Surabaya (ANTARA) - Gubernur Jawa Timur Khofifah Indar Parawansa menegaskan generasi Qurani yang berkarakter kuat, berakhlak mulia, dan memiliki budaya literasi yang baik menjadi kunci peningkatan daya saing bangsa di tengah perubahan global yang berlangsung semakin cepat.

"Perubahan zaman bergerak begitu cepat dan menghadirkan berbagai tantangan baru. Dalam situasi seperti ini kita membutuhkan generasi yang tidak hanya cerdas, tetapi juga memiliki karakter kuat, integritas, dan fondasi moral yang kokoh. Karena itulah pendidikan Al Quran menjadi sangat penting sebagai bekal menghadapi masa depan," ujar Khofifah saat menghadiri Gebyar Prestasi Al Quran dan Wisuda Tartil Tahfidz Yayasan Taman Pendidikan dan Sosial Nahdlatul Ulama (NU) Khadijah Surabaya di Gedung ICBC Surabaya, Minggu.

Menurut Khofifah, pembangunan kualitas sumber daya manusia tidak cukup hanya mengandalkan kecerdasan intelektual maupun penguasaan ilmu pengetahuan. Bangsa Indonesia membutuhkan generasi yang mampu memadukan kecakapan akademik dengan kekuatan moral dan spiritual.

"Karena daya saing tanpa karakter akan kehilangan arah, sedangkan kemajuan tanpa moralitas akan kehilangan makna," ujarnya.

Ia mengatakan semangat tersebut tercermin dalam penyelenggaraan Gebyar Prestasi Al Quran dan Wisuda Tartil Tahfidz Yayasan Khadijah yang diikuti 866 peserta dari jenjang taman kanak-kanak (TK), sekolah dasar (SD), sekolah menengah pertama (SMP), sekolah menengah atas (SMA), pondok pesantren, hingga unit sosial.

Khofifah menilai kegiatan itu menunjukkan komitmen Yayasan Khadijah dalam membangun ekosistem pendidikan yang memadukan penguasaan ilmu pengetahuan dengan pembentukan akhlakul karimah serta kecintaan terhadap Al Quran.

Ia juga menyampaikan apresiasi kepada pengurus, ustadz, dan ustadzah Yayasan Khadijah yang konsisten membimbing peserta didik mencintai, memahami, menghafal, serta mengamalkan nilai-nilai Al Quran dalam kehidupan sehari-hari.

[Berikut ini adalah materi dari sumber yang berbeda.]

Source: an optimization exercise on an open RTL-to-GDS flow (aim: small area). Production flows keep margins and buffers that such runs may drop.
Function was checked by simulation only, so behaviour that the tests miss may differ from the original.
No driver is modelled on the clock port, so clocking that relies on it looks cheaper here than on a real chip.
Power figures rest on the tool's default switching activity, not on a simulated workload.

==> design.v <==
module zcs8_core (
    input  wire        clk,
    input  wire        rst,
    output wire        imem_req,
    output wire [15:0] imem_addr,
    input  wire        imem_ack,
    input  wire [7:0]  imem_rdata,
    input  wire        imem_err,
    output wire        dmem_req,
    output wire        dmem_we,
    output wire [15:0] dmem_addr,
    output wire [7:0]  dmem_wdata,
    input  wire        dmem_ack,
    input  wire [7:0]  dmem_rdata,
    input  wire        dmem_err,
    output wire        halted,
    output wire        faulted,
    output wire [1:0]  fault_code,
    output wire        fault_ram,
    output wire        fault_write,
    output wire [15:0] fault_info,
    output wire [7:0]  reg_a,
    output wire [7:0]  reg_b,
    output wire [7:0]  reg_c,
    output wire [7:0]  reg_d,
    output wire [7:0]  reg_e,
    output wire [7:0]  reg_h,
    output wire [7:0]  reg_l,
    output wire [7:0]  reg_t,
    output wire [15:0] reg_sp,
    output wire [15:0] reg_pc,
    output wire        flag_z,
    output wire        flag_s,
    output wire        flag_p,
    output wire        flag_cy
);
    localparam [3:0] S_CLR  = 4'd0,     
                     S_F    = 4'd1,     
                     S_FW   = 4'd2,     
                     S_IL   = 4'd3,     
                     S_IH   = 4'd4,     
                     S_E    = 4'd5,     
                     S_E2   = 4'd6,     
                     S_SL   = 4'd7,     
                     S_SH   = 4'd8,     
                     S_DQ   = 4'd9,     
                     S_DW   = 4'd10,    
                     S_HALT = 4'd11,
                     S_FP   = 4'd12,    
                     S_FD   = 4'd13,    
                     S_FM   = 4'd14;    
    reg  [3:0]  st;
    reg         imm;                    
    reg         tc;                     
    reg  [7:0]  r0, r1, r2, r3, r4, r5, r6;    
    reg  [7:0]  t;
    reg  [7:0]  spl, sph, pcl, pch;
    reg         fz, fs, fp, fcy;
    reg  [7:0]  ir;
    wire s_clr = (st == S_CLR);
    wire s_f   = (st == S_F);
    wire s_fw  = (st == S_FW);
    wire s_il  = (st == S_IL);
    wire s_ih  = (st == S_IH);
    wire s_e   = (st == S_E);
    wire s_e2  = (st == S_E2);
    wire s_sl  = (st == S_SL);
    wire s_sh  = (st == S_SH);
    wire s_dq  = (st == S_DQ);
    wire s_dw  = (st == S_DW);
    wire s_hlt = (st == S_HALT);
    wire s_fp  = (st == S_FP);
    wire s_fd  = (st == S_FD);
    wire s_fm  = (st == S_FM);
    wire [1:0] hi  = ir[7:6];
    wire [2:0] src = ir[5:3];
    wire [2:0] ctl = ir[2:0];
    wire c7 = (ctl == 3'd7);
    wire s7 = (src == 3'd7);
    wire is_ldi  = (hi == 2'd0) && (src == 3'd0) && !c7;
    wire is_push = (hi == 2'd0) && c7 && !s7;
    wire is_pop  = (hi == 2'd0) && s7 && !c7;
    wire is_lsp  = (ir == 8'h3F);
    wire is_lpc  = (ir == 8'h24);
    wire is_mov  = (hi == 2'd1) && !s7 && !c7;
    wire is_mem  = (hi == 2'd1) && (c7 ^ s7);           
    wire is_jmp  = (hi == 2'd3) && (ctl == 3'd4);
    wire is_hlt  = (ir == 8'hFF);
    wire is_alu  = hi[1] && !s7 && !is_jmp;
    wire is_not  = (ctl == 3'd7);
    wire to_acc  = !hi[0];
    wire stack   = (hi == 2'd0);                         
    reg jflag;
    always @(*) begin
        case (ir[5:4])
            2'd0: jflag = fz;
            2'd1: jflag = fs;
            2'd2: jflag = fp;
            default: jflag = fcy;
        endcase
    end
    wire taken  = is_lpc || (is_jmp && (jflag == ir[3]));
    wire copy16 = is_lsp || taken;                       
    wire dph  = s_dq || s_dw || s_fm;
    wire a_sp = (dph && stack) || s_sl || s_sh;
    wire a_hl = (dph && !stack) || ((s_e || s_e2) && copy16);
    wire a_pc = s_f || s_fw || s_il || s_ih || s_fp;
    wire [15:0] addr = ({16{a_pc}} & {pch, pcl}) | ({16{a_sp}} & {sph, spl})
                     | ({16{a_hl}} & {r5, r6}) | ({16{s_fd}} & {8'h00, ir});
    wire alu_e   = s_e  && is_alu && !is_not;
    wire alu_e2  = s_e2 && is_alu;                       
    wire aluex   = alu_e || alu_e2;
    wire rd_reg  = (s_e && (is_mov || is_alu)) || s_dq;
    wire [2:0] rsel = src;
    wire rd_lo   = s_il || s_sl || (s_e  && copy16);     
    wire rd_hi   = s_ih || s_sh || (s_e2 && copy16);     
    wire rd_imem = s_fw && imm;
    wire rd_dmem = s_dw;
    wire [6:0] rs = {7{rd_reg}} & (7'd1 << rsel);
    wire [7:0] x = ({8{rs[0]}} & r0) | ({8{rs[1]}} & r1) | ({8{rs[2]}} & r2)
                 | ({8{rs[3]}} & r3) | ({8{rs[4]}} & r4) | ({8{rs[5]}} & r5)
                 | ({8{rs[6]}} & r6)
                 | ({8{rd_lo}} & addr[7:0]) | ({8{rd_hi}} & addr[15:8])
                 | ({8{rd_imem}} & imem_rdata)
                 | ({8{rd_dmem}} & dmem_rdata);
    wire [2:0] op = ctl;
    wire inv   = aluex && (op == 3'd2 || op == 3'd3 || op == 3'd7);
    wire dec   = (s_sl || s_sh) && is_push;
    wire m_and = aluex && (op == 3'd4);
    wire m_or  = aluex && (op == 3'd5);
    wire arith = !aluex || !op[2];
    wire cin   = aluex ? ((op == 3'd1) ? fcy : (op == 3'd2) ? 1'b1 : (op == 3'd3) ? !fcy : 1'b0)
                       : ((s_il || (s_sl && !is_push)) ? 1'b1 : (s_ih || s_sh || s_e2) ? tc : 1'b0);
    wire [7:0] p = x ^ {8{inv}};
    wire [7:0] q = ({8{aluex}} & r0) | {8{dec}};
    wire [7:0] t_ = p ^ q;                  
    wire [7:0] g_ = p & q;                  
    wire [8:0] c;
    wire [7:0] res;
    assign c[0] = cin;
    genvar gi;
    generate
        for (gi = 0; gi < 8; gi = gi + 1) begin : g_alu
            assign c[gi + 1] = g_[gi] | (t_[gi] & c[gi]);
            assign res[gi]   = ((t_[gi] & !m_and) ^ (c[gi] & arith)) | (g_[gi] & (m_and | m_or));
        end
    endgenerate
    wire sub    = (op == 3'd2) || (op == 3'd3);
    wire cy_new = !op[2] && (c[8] ^ sub);
    wire z_new  = (res == 8'd0) && !cy_new;
    wire ld_imem = s_fw && imm && imem_ack && !imem_err;
    wire ld_dmem = s_dw && dmem_ack && !dmem_err && !c7;
    wire wr_r    = (s_e && is_mov) || ld_imem || ld_dmem || (aluex && to_acc);
    wire [2:0] dsel = hi[1] ? 3'd0 : ctl;
    wire we_pcl = s_il || (s_e  && taken);
    wire we_pch = s_ih || (s_e2 && taken);
    wire we_spl = s_sl || (s_e  && is_lsp);
    wire we_sph = s_sh || (s_e2 && is_lsp);
    wire we_t   = s_e && (is_mov || is_alu);
    always @(posedge clk) begin
        tc <= c[8];
        if (s_clr || (wr_r && dsel == 3'd0)) r0 <= res;
        if (s_clr || (wr_r && dsel == 3'd1)) r1 <= res;
        if (s_clr || (wr_r && dsel == 3'd2)) r2 <= res;
        if (s_clr || (wr_r && dsel == 3'd3)) r3 <= res;
        if (s_clr || (wr_r && dsel == 3'd4)) r4 <= res;
        if (s_clr || (wr_r && dsel == 3'd5)) r5 <= res;
        if (s_clr || (wr_r && dsel == 3'd6)) r6 <= res;
        if (s_clr || we_pcl) pcl <= res;
        if (s_clr || we_pch) pch <= res;
        if (s_clr || we_spl) spl <= res;
        if (s_clr || we_sph) sph <= res;
        if (s_clr || we_t)   t   <= x;
        if (s_clr || aluex) begin
            fz  <= z_new  && !s_clr;
            fs  <= res[7];
            fp  <= !res[0] && !s_clr;
            fcy <= cy_new && !s_clr;
        end
        if (s_fw && !imm) ir <= imem_rdata;
    end
    always @(posedge clk) begin
        if (rst) begin
            st  <= S_CLR;
            imm <= 1'b0;
        end else begin
            case (st)
                S_CLR: st <= S_F;
                S_F:   st <= S_FW;
                S_FW:  if (imem_ack) st <= imem_err ? S_FP : S_IL;
                S_IL:  st <= S_IH;
                S_IH: begin
                    if (imm) begin
                        imm <= 1'b0;
                        st  <= S_F;
                    end else if (is_ldi) begin
                        imm <= 1'b1;
                        st  <= S_F;
                    end else begin
                        st <= S_E;
                    end
                end
                S_E: begin
                    if (is_hlt)                     st <= S_HALT;
                    else if (is_pop)                st <= S_SL;
                    else if (is_push || is_mem)     st <= S_DQ;
                    else if (copy16 || (is_alu && is_not)) st <= S_E2;
                    else if (is_mov || is_alu || is_jmp)   st <= S_F;
                    else                            st <= S_FD;
                end
                S_E2:  st <= S_F;
                S_SL:  st <= S_SH;
                S_SH:  st <= is_push ? S_F : S_DQ;
                S_DQ:  st <= S_DW;
                S_DW:  if (dmem_ack) st <= dmem_err ? S_FM : (is_push ? S_SL : S_F);
                default: ;
            endcase
        end
    end
    assign imem_req   = s_f;
    assign imem_addr  = addr;
    assign dmem_req   = s_dq;
    assign dmem_we    = c7;
    assign dmem_addr  = addr;
    assign dmem_wdata = x;
    assign halted      = s_hlt;
    assign faulted     = s_fp || s_fd || s_fm;
    assign fault_code  = {s_fd, s_fp || s_fm};
    assign fault_ram   = s_fm;
    assign fault_write = s_fm && c7;
    assign fault_info  = addr;
    assign reg_a  = r0;
    assign reg_b  = r1;
    assign reg_c  = r2;
    assign reg_d  = r3;
    assign reg_e  = r4;
    assign reg_h  = r5;
    assign reg_l  = r6;
    assign reg_t  = t;
    assign reg_sp = {sph, spl};
    assign reg_pc = {pch, pcl};
    assign flag_z  = fz;
    assign flag_s  = fs;
    assign flag_p  = fp;
    assign flag_cy = fcy;
endmodule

Kepada para wisudawan dan wisudawati, Khofifah berpesan agar tidak berhenti pada capaian menghafal Al Quran, tetapi juga menjaga hafalan dan mengamalkan nilai-nilainya dalam kehidupan sehari-hari.

Selain itu, Khofifah mengajak generasi muda membangun budaya literasi yang kuat. Menurutnya, pesan tersebut telah diajarkan Al Quran melalui wahyu pertama yang diturunkan kepada Nabi Muhammad SAW, yakni Iqra'.

"Ayat pertama yang turun adalah Iqra', yang mengintroduksi pentingnya literasi. Literasi itu tidak sekadar membaca, tetapi juga mencerdaskan dan melakukan pengayaan. Ini menjadi bagian penting untuk menerjemahkan lebih luas bagaimana ayat pertama yang turun, Iqra', sesungguhnya mengajarkan pentingnya literasi," katanya.

Khofifah menegaskan penguatan budaya literasi merupakan bagian yang tidak terpisahkan dari pembangunan sumber daya manusia yang unggul.

Generasi yang dekat dengan Al Quran sekaligus memiliki budaya literasi yang baik akan lebih siap menghadapi perubahan zaman dan memberikan kontribusi nyata bagi pembangunan bangsa.

Lebih lanjut, ia mengingatkan bahwa keberhasilan pendidikan tidak hanya diukur dari prestasi akademik, tetapi juga dari sejauh mana lulusan mampu memberikan manfaat bagi masyarakat.

Para wisudawan dan wisudawati tartil tahfidz, kata dia, merupakan aset bangsa yang kelak berperan dalam berbagai bidang kehidupan.

"Mereka adalah calon pemimpin masa depan, calon akademisi, profesional, pengusaha, birokrat, ulama maupun tokoh masyarakat yang akan ikut menentukan arah perjalanan bangsa," katanya.

Khofifah berharap sinergi keluarga, sekolah, organisasi keagamaan, masyarakat, dan pemerintah dalam pendidikan karakter terus diperkuat sehingga lahir generasi yang adaptif terhadap perkembangan zaman tanpa kehilangan jati diri serta nilai-nilai luhur bangsa.